Which perhaps explains how United 93 came to be: although bankrolled by Universal, the director, Paul Greengrass, is Irish and the project was developed by Working Title – the English production company best known for Four Weddings And A Funeral. What makes World Trade Center so interesting as the first, full-blooded American take on 9/11 is that Oliver Stone isn’t the obvious candidate to helm a film like this. Although Stone has a lengthy history of on-screen political engagement – Salvador, the Vietnam trilogy, JFK, Nixon, his Castro and Arafat documentaries – his film-making style is traditionally too bombastic to handle a subject that’s still so raw and painful for many Americans. But Stone has made what might be, if the critical reception to World Trade Center in America can be believed, the most successful film of his career. Ironic, perhaps, as it appears to share little in common with any other movie on his CV. There’s no trademark Stone masonry, no great sound and fury (unless you count the breath-taking sequence around the 40 minute mark where the Towers come down), none of the dizzying, sensory overload you expect from the man who made Natural Born Killers. Stone opts for a straightforward approach to this story, which has led some to churlishly suggest World Trade Center is little better than a made-for-TV movie. Arguably, this demonstrates a fundamental lack of understanding of Stone – a great liberal humanist – and is also extraordinarily ungenerous to a movie that’s both commemorative and elegiac in its handling of an event which led to the deaths of 2,749 people, approximately 400 of whom were from the emergency services, there simply to do their job and save lives. Cage is perfect here. He does a great Jimmy Stewart: his John McLoughlin is an Everyman, just doing what he’s got to do, whatever it takes, no heroics, no showboating.

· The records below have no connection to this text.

==> inputs of run E <==
==> flow/design.v <==
`timescale 1ns / 1ns
module hexDecoder(input [3:0]binIn, output [6:0]HEX);
	wire [0:3]c = binIn;
	assign HEX[0] = ((~c[0] & ~c[1] & ~c[2] & c[3]) | (~c[0] & c[1] & ~c[2] & ~c[3]) | (c[0] & ~c[1] & c[2] & c[3]) | (c[0] & c[1] & ~c[2] & c[3]));
	assign HEX[1] = ((~c[0] & c[1] & ~c[2] & c[3]) | (~c[0] & c[1] & c[2] & ~c[3]) | (c[0] & ~c[1] & c[2] & c[3]) | (c[0] & c[1] & ~c[2] & ~c[3])| (c[0] & c[1] & c[2] & ~c[3]) | (c[0] & c[1] & c[2] & c[3]));
	assign HEX[2] = ((~c[0] & ~c[1] & c[2] & ~c[3]) | (c[0] & c[1] & ~c[2] & ~c[3]) | (c[0] & c[1] & c[2] & ~c[3]) | (c[0] & c[1] & c[2] & c[3]));
	assign HEX[3] = ((~c[0] & ~c[1] & ~c[2] & c[3]) | (~c[0] & c[1] & ~c[2] & ~c[3]) | (~c[0] & c[1] & c[2] & c[3]) | (c[0] & ~c[1] & ~c[2] & c[3])| (c[0] & ~c[1] & c[2] & ~c[3]) | (c[0] & c[1] & c[2] & c[3]));
	assign HEX[4] = ((~c[0] & ~c[1] & ~c[2] & c[3]) | (~c[0] & ~c[1] & c[2] & c[3]) | (~c[0] & c[1] & ~c[2] & ~c[3]) | (~c[0] & c[1] & ~c[2] & c[3])| (~c[0] & c[1] & c[2] & c[3]) | (c[0] & ~c[1] & ~c[2] & c[3]));
	assign HEX[5] = ((~c[0] & ~c[1] & ~c[2] & c[3]) | (~c[0] & ~c[1] & c[2] & ~c[3]) | (~c[0] & ~c[1] & c[2] & c[3]) | (~c[0] & c[1] & c[2] & c[3])| (c[0] & c[1] & ~c[2] & c[3]));
	assign HEX[6] = ((~c[0] & ~c[1] & ~c[2] & ~c[3]) | (~c[0] & ~c[1] & ~c[2] & c[3]) | (~c[0] & c[1] & c[2] & c[3]) | (c[0] & c[1] & ~c[2] & ~c[3]));
endmodule
module binaryToBCD(
    binaryIn,
	Millions,
	HundredThousands,
	TenThousands,
	Thousands,
	Hundreds,
	Tens,
	Ones
    );
    input [39:0] binaryIn;
    output reg[3:0] Ones;
	output reg[3:0] Tens;
	output reg[3:0] Hundreds;
	output reg[3:0] Thousands;
	output reg[3:0] TenThousands;
	output reg[3:0] HundredThousands;
	output reg[3:0] Millions;
    integer i;   
     always @(binaryIn)
        begin
			Millions= 4'd0;
			HundredThousands= 4'd0;
			TenThousands= 4'd0;
			Thousands= 4'd0;
			Hundreds= 4'd0;
			Tens= 4'd0;
			Ones= 4'd0;
            for (i = 21; i >=0; i = i-1)  
            begin
				if(Millions>=5)
					Millions = Millions +3;
				if(HundredThousands>=5)
					HundredThousands = HundredThousands +3;
				if(TenThousands>=5)
					TenThousands = TenThousands +3;
				if(Thousands>=5)
					Thousands = Thousands +3;
				if(Hundreds>=5)
					Hundreds = Hundreds +3;
				if(Tens>=5)
					Tens = Tens +3;
				if(Ones>=5)
					Ones = Ones +3;
				Millions = Millions<<1;
				Millions[0] = HundredThousands[3];
				HundredThousands = HundredThousands<<1;
				HundredThousands[0] = TenThousands[3];
				TenThousands = TenThousands<<1;
				TenThousands[0] = Thousands[3];
				Thousands = Thousands<<1;
				Thousands[0] = Hundreds[3];
				Hundreds = Hundreds<<1;
				Hundreds[0] = Tens[3];
				Tens = Tens<<1;
				Tens[0] = Ones[3];
				Ones = Ones<<1;
				Ones[0] = binaryIn[i];
            end
        end     
endmodule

Stone – like Greengrass – elects to focus solely on the specific events as they unfold. He doesn’t acknowledge the wider context of what drove a group of religious fundamentalists to hijack four aeroplanes with the intention of flying them into high-profile targets on American soil. At its heart, World Trade Center is solely about two men struggling to survive in extraordinary, hellish circumstances. And, to Stone’s infinite credit, it never descends into schmaltz. The first third of the movie finds McLoughlin and Jimeno gearing up for a day’s work – it’s rather prosaic, matter-of-fact, following a similar trajectory to Greengrass’ film which showed the doomed crew and passengers of United 93 as they went through the equally mundane routines of their own lives prior to embarkation. Once the Towers come down, Stone explores the effects of the disaster on their families. His shrewd casting of Gyllenhaal and Bello means we never once get hysteria, no wailing and gnashing of teeth, just a genuine, impactful sense of the uncertainty, the dreadful not-knowing, as they wait for news.
The most contentious character in all this is David Karnes (Michael J Shannon). A former Marine whose response to the catastrophe is to dust off his uniform and go to the site where, with an almost pathological single-mindedness, he yomps across the blasted, nightmare landscape on a one-man mission to find survivors. His two-dimensional, gung-ho fervour is decidedly out-of-synch with the rest of the movie’s more rounded characters, and you could argue he’s emblematic of the director’s most sledge-hammer tendencies. But he reflects a part of the American mindset, and his decision to re-enlist at the end of the film (in a postscript, we learn he’s served in the Philippines and Iraq) is based on a very real, clear-cut notion of patriotism.
World Trade Center is part of America’s healing process after 9/11. And at the risk of sounding trite, it’s also part of Stone’s own personal healing after the astonishing critical demolition of his last film, Alexander. Here, he’s made a humbling and moving movie about enduring against the odds. And for a director who’s frequently been misunderstood and misrepresented, this is a particular triumph he should savour.